Automating development with CI/CD
Pipelines
This post was adapted from my presentation on Pipelines for MacAdmins
A CI/CD pipeline is an automated process that allows developers to automatically build, test, and deploy their code. In this post we will cover continuous testing wherein once code has been committed to our git repo automatic code tests can be run across different versions and environments as well as staging a build to ensure everything.
There are many different pipeline offerings from GitHub Actions, GitLab Pipelines, Travis CI, Bamboo, Azure Pipelines, GCP Cloud Build, AWS Code Pipeline and many more. GitHub actions is an easy one to get started with due to it’s tight integration however the referenced presentation predates GitHub actions so let’s use Travis CI.
The way it works is when you commit some code to git it triggers a webhook to start the pipeline. The pipeline then pulls the code you just commit and runs the tasks set out in the pipeline. You can configure what tasks to run in a YAML file usually, it’s also possible to define the task in your pipeline of choice but keeping it in YAML is best. Let’s get started.
First create your git repo
Then clone it
First create .travis.yml
and paste in the following, it’s a very simple example, there’s a lot more you can do with advanced configuration
language: python
python:
- "3.5"
- "3.6"
# command to install dependencies
install:
- python -m pip install -r requirements.txt
- python -m pip install pytest-cov coveralls
# command to run tests
script:
- python setup.py -apikey $api_key
- python -m pytest Tests/ --cov=./ -v
after_success:
- coveralls
Let’s go through it:
language: python
We’ll be using python
python:
- "3.5"
- "3.6"
Testing with python version 3.5 and 3.6
install:
- python -m pip install -r requirements.txt
- python -m pip install pytest-cov coveralls
Run the commands to install required packages and additional pytest requirements
script:
- python setup.py -apikey $api_key
- python -m pytest Tests/ --cov=./ -v
Run the script to configure the API key ad the run pytest
to start the tests
after_success:
- coveralls
After pytest
has run submit the coverage report to coveralls - Coverage refresher
Login to your travis account, add your github account, and then enable testing on your repo
In the case we have an API key, now we could publish this in our YAML file but then the whole world could see it, people regularly monitor public git repos for API keys and passwords that are accidentally leaked. There’s two ways you can add sensitive secrets to your pipeline.
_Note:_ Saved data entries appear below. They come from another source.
[src/rtl/axi_lock_burst_client_if.sv]
// Handshake bundle between a lock/burst client, the lock arbiter and the AXI burst engine.
// The master side is the client. The slave side is the arbiter together with the burst engine.
interface axi_lock_burst_client_if #(
  parameter int CNT_W = 8
);
  logic             pend_self;
  logic             lock_req;
  logic             lock_done;
  logic             burst_start;
  logic [CNT_W-1:0] burst_len;
  logic             beat_fire;
  logic             burst_end;

  modport master (
    input  pend_self, beat_fire, burst_end,
    output lock_req, lock_done, burst_start, burst_len
  );

  modport slave (
    output pend_self, beat_fire, burst_end,
    input  lock_req, lock_done, burst_start, burst_len
  );
endinterface

[src/rtl/axi_lock_burst_client.sv]
// Requester side of the write/read lock handshake. It decides when a FIFO burst is due,
// acquires the lock, launches the burst, counts the data beats and releases the lock.
module axi_lock_burst_client #(
  parameter int BURST_LEN = 16,
  parameter int CNT_W     = 8
) (
  input  logic                         clock,
  input  logic                         rst,
  input  logic                         enable,
  input  logic                         flush,
  input  logic [CNT_W-1:0]             fifo_level,
  axi_lock_burst_client_if.master      bus,
  output logic                         busy,
  output logic                         err
);

  typedef enum logic [2:0] {
    IDLE,
    REQ,
    GNT,
    START,
    XFER,
    DONE
  } state_e;

  localparam logic [CNT_W-1:0] FULL_LEN = CNT_W'(BURST_LEN);
  localparam logic [CNT_W-1:0] CNT_MAX  = '1;

  state_e           state, next_state;
  logic [CNT_W-1:0] beat_cnt;
  logic [CNT_W-1:0] len_q;
  logic [CNT_W-1:0] final_cnt;
  logic             start_ok;
  logic             beat_ok;
  logic             extra_beat;
  logic             count_bad;

  // NOTE: every signal driven here gets a default first, so no path can leave it unassigned and infer a latch.
  always_comb begin
    next_state = state;
    start_ok   = enable && ((fifo_level >= FULL_LEN) || (flush && (fifo_level != '0)));
    beat_ok    = bus.beat_fire && (beat_cnt != len_q) && (beat_cnt != CNT_MAX);
    extra_beat = bus.beat_fire && (beat_cnt == len_q);
    final_cnt  = beat_ok ? beat_cnt + CNT_W'(1) : beat_cnt;
    count_bad  = bus.burst_end && (final_cnt != len_q);

    unique case (state)
      IDLE:    if (start_ok) next_state = REQ;
      REQ:     next_state = GNT;
      GNT:     if (!bus.pend_self) next_state = START;
      START:   next_state = XFER;
      XFER:    if (bus.burst_end) next_state = DONE;
      DONE:    next_state = IDLE;
      default: next_state = IDLE;
    endcase
  end

  // Outputs are decoded from next_state so that each one is a flop aligned with the state it belongs to.
  // NOTE: sequential state uses non-blocking assignments, so every flop samples its pre-edge values.
  always_ff @(posedge clock) begin
    // NOTE: the reset is synchronous and clears every flop, the counter and the sticky err included.
    if (rst) begin
      state           <= IDLE;
      beat_cnt        <= '0;
      len_q           <= '0;
      err             <= 1'b0;
      busy            <= 1'b0;
      bus.lock_req    <= 1'b0;
      bus.lock_done   <= 1'b0;
      bus.burst_start <= 1'b0;
    end else begin
      state           <= next_state;
      busy            <= (next_state != IDLE);
      bus.lock_req    <= (next_state inside {REQ, GNT, START, XFER});
      bus.lock_done   <= (next_state == DONE);
      bus.burst_start <= (next_state == START);

      if ((state == IDLE) && start_ok)
        len_q <= (fifo_level < FULL_LEN) ? fifo_level : FULL_LEN;

      if (state == START)
        beat_cnt <= '0;
      else if ((state == XFER) && beat_ok)
        beat_cnt <= beat_cnt + CNT_W'(1);

      // A beat beyond burst_len is dropped from the count but still flags the burst as bad.
      if ((state == XFER) && (extra_beat || count_bad))
        err <= 1'b1;
    end
  end

  assign bus.burst_len = len_q;

endmodule

[src/flat_wrapper.sv]
// flat-port wrapper written by rule: the top's interface ports become plain ports
module axi_lock_burst_client_flat 
#(
  parameter int BURST_LEN = 16,
  parameter int CNT_W     = 8
)
  (clock, rst, enable, flush, fifo_level, busy, err, bus_pend_self, bus_beat_fire, bus_burst_end, bus_lock_req, bus_lock_done, bus_burst_start, bus_burst_len);
  axi_lock_burst_client_if #(.CNT_W(CNT_W)) bus_i ();
  input  logic clock;
  input  logic rst;
  input  logic enable;
  input  logic flush;
  input  logic [CNT_W-1:0] fifo_level;
  output logic busy;
  output logic err;
  input wire logic [$bits(bus_i.pend_self)-1:0] bus_pend_self;
  input wire logic [$bits(bus_i.beat_fire)-1:0] bus_beat_fire;
  input wire logic [$bits(bus_i.burst_end)-1:0] bus_burst_end;
  output wire logic [$bits(bus_i.lock_req)-1:0] bus_lock_req;
  output wire logic [$bits(bus_i.lock_done)-1:0] bus_lock_done;
  output wire logic [$bits(bus_i.burst_start)-1:0] bus_burst_start;
  output wire logic [$bits(bus_i.burst_len)-1:0] bus_burst_len;
  assign bus_i.pend_self = bus_pend_self;
  assign bus_i.beat_fire = bus_beat_fire;
  assign bus_i.burst_end = bus_burst_end;
  assign bus_lock_req = bus_i.lock_req;
  assign bus_lock_done = bus_i.lock_done;
  assign bus_burst_start = bus_i.burst_start;
  assign bus_burst_len = bus_i.burst_len;
  axi_lock_burst_client #(.BURST_LEN(BURST_LEN), .CNT_W(CNT_W)) u_core (.clock(clock), .rst(rst), .enable(enable), .flush(flush), .fifo_level(fifo_level), .bus(bus_i), .busy(busy), .err(err));
endmodule
[config.mk]
export PLATFORM = sky130hd
export DESIGN_NAME = axi_lock_burst_client_flat
export DESIGN_NICKNAME = d
export VERILOG_FILES = /design/src/rtl/axi_lock_burst_client_if.sv /design/src/rtl/axi_lock_burst_client.sv /design/src/flat_wrapper.sv
export SDC_FILE = /design/constraint.sdc
export NUM_CORES = 1
export LEC_CHECK = 0
export CORE_ASPECT_RATIO = 1.25
export CORE_MARGIN = 2
export CORE_UTILIZATION = 49
export CTS_CLUSTER_SIZE = 28
export DETAILED_ROUTE_END_ITERATION = 7
export PLACE_DENSITY = 0.84
export REMOVE_ABC_BUFFERS = 1
export SLEW_MARGIN = 20
export SYNTH_ARGS = -nofsm -noshare
export SYNTH_HDL_FRONTEND = slang
export SYNTH_SLANG_ARGS = --single-unit
[constraint.sdc]
create_clock -name clock -period 2.35 [get_ports clock]
set_input_delay 0.47 -clock clock [delete_from_list [all_inputs] [get_ports clock]]
set_output_delay 0.47 -clock clock [all_outputs]
set_load 0.05 [all_outputs]
==> impl_metrics.json, run 1 <==
{
  "outcome": "finished clean",
  "antenna_found_initial": 0,
  "dr_total_vias": 1142,
  "viasPerCell": 5.60,
  "dieArea_mm2": 0.00305,
  "routed_wl_um": 2840,
  "p_sw_share_pct": 32.7,
  "ios": 28,
  "worstSetupPathType": "flop to primary output",
  "syn_to_final_growth_pct": 26.2,
  "port_buffers": 27,
  "overflow": 0,
  "synthArstFlopShare_pct": 0,
  "finalSetupTns_ps": 0,
  "place.gp.congestion": 0.888,
  "grt_setup_unrepaired": "false",
  "irDropWorstVdd_uv": 539,
  "synth_largest_area_cell": "dfxtp_1",
  "worst_slew_pin_slew_ps": 497,
  "wl_per_cell_um": 13.9,
  "finalSetupViolCount": 0,
  "cts_inserted_buffers": 3,
  "final_cell_count_no_fill": 204,
  "die_x_um": 49.8,
  "clockPowerShare_pct": 23.0,
  "place_inst": 200,
  "cpMaxStageDelayCell": "clkdlybuf4s50_1",
  "crit_family": "buffers and inverters",
  "rows": 20,
  "antenna_left": 0,
  "crit_arrival_ps": 1600,
  "final_common_cell": "clkdlybuf4s50_1",
  "coreArea_mm2": 0.00245,
  "syn_inst": 143,
  "yosys_register_bits": 24,
  "timing.final.ws_setup_ps": 277,
  "clock_path_buffers": 2,
  "leakagePower_nw": 0.601,
  "hold_path_class": "flop to flop",
  "grt_pass1_wl_um": 4920,
  "dp_hpwl_um": 2210,
  "nNetsFinal": 188,
  "pre_cts_slack_ps": -32.9,
  "antennaDiodeCount": 0,
  "power_density_mw_per_mm2": 608,
  "path_max_fanout": 4,
  "maxCapViolations": 0,
  "end_kind": "primary output",
  "clk_pin_slew_ps": 130,
  "min_period_ps": 2070,
  "slew_headroom_pct": 66.7,
  "hold_viol": 0,
  "crit_required_ps": 1880,
  "dr.pass1.iters": 4,
  "avgSynthCellArea_um2": 8.98,
  "syn_area_mm2": 0.00128,
  "slew_viol_final": 0,
  "drt_iter0_drc": 35,
  "path_buf_inv": 1,
  "ctsResizeCount": 0,
  "switchingPower_w": 0.000322,
  "cts_tree": "done",
  "first_global_vias": 1152,
  "synth-edff-count": 0,
  "post-cts-setup-buffers": 0,
  "yosys.area.top_type_share_pct": 37.4,
  "clk_latency_ps": 330,
  "max_stage_delay_ps": 840,
  "synth_top_flop_cell": "dfxtp_1",
  "ys_warn_count": 0,
  "holdBufCountCts": 0,
  "p_comb_share_pct": 30.5,
  "cp-start-kind": "flop",
  "clock-sinks": 24,
  "synth.distinct_cells": 42,
  "grt_max_degree": 14,
  "synth_area_leaders": "dfxtp_1 (37%), xnor2_1 (6.8%), xor2_1 (6.8%)",
  "initial_core_util_pct": 52.3,
  "final_cell_mix": "clkdlybuf4s50_1 (27), dfxtp_1 (24), nor2_1 (20)",
  "htreeDepth": 1,
  "drive_gt1_share_pct": 9.94,
  "p_int_w": 0.000663,
  "crit_chain": "clkdlybuf4s50_1",
  "finalCritPeriodShare_pct": 88.2,
  "root_buffer": "clkbuf_4",
  "drcViolationCount": 0,
  "grt_usage_pct": 21.3,
  "worst_clock_skew_ps": 4.96,
  "fmax_ghz": 0.482,
  "yosysSeqAreaShare_pct": 37.4,
  "fp.dieH_um": 61.2,
  "p_seq_share_pct": 46.5
}
==> per-stage QoR <==
stage          utilization (%)  hold slack, ps  cell area [um^2]  power, W
6_report                  66.1             530              1620  0.000985
5_1_grt                   66.1             543              1620   0.00103
4_1_cts                   66.1             534              1620  0.000991
3_5_place_dp              64.6             516              1580  0.000770
3_3_place_gp              64.6             494              1580  0.000763
2_1_floorplan                -             520              1240  0.000660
I prefer adding them to the environment variables but either way works.
Next you can add a coverage test with coveralls, just sign up and add your repo
add the webhook
We’ve already covered automatic testing with PyTest refresher
There’s two different modules in the test code, one for the REST API and one for the Transport NSW API you can clone it yourself from here
REST.py
, Transport.py
, Tests/REST_test.py
, and Tests/Transport_test.py
are the main files we’re interested in. They each have basic functions and the tests have full coverage.
Commit all files from the example repo your repo
Your commit will call the Travis CI webhook and the test will start automatically
You should protect your main branch so that code can not be pushed directly to it, a branch has to be made, and then a PR will run and build, if the build is successful and it has good coverage only then will it be able to be merge to main.
Make your changes and commit it to your branch
Your tests should pass
Go to your new branch and open a PR
Once you’ve opened the pull request you’ll see all the pending jobs
Once all of the jobs have completed, and passed you’ll be able to complete the merge, close the pull request and delete the branch
and that’s it, with continuous testing whenever you commit code it will be automatically tested and coverage checked. You can tie into other services such as Codeclimate for further testing.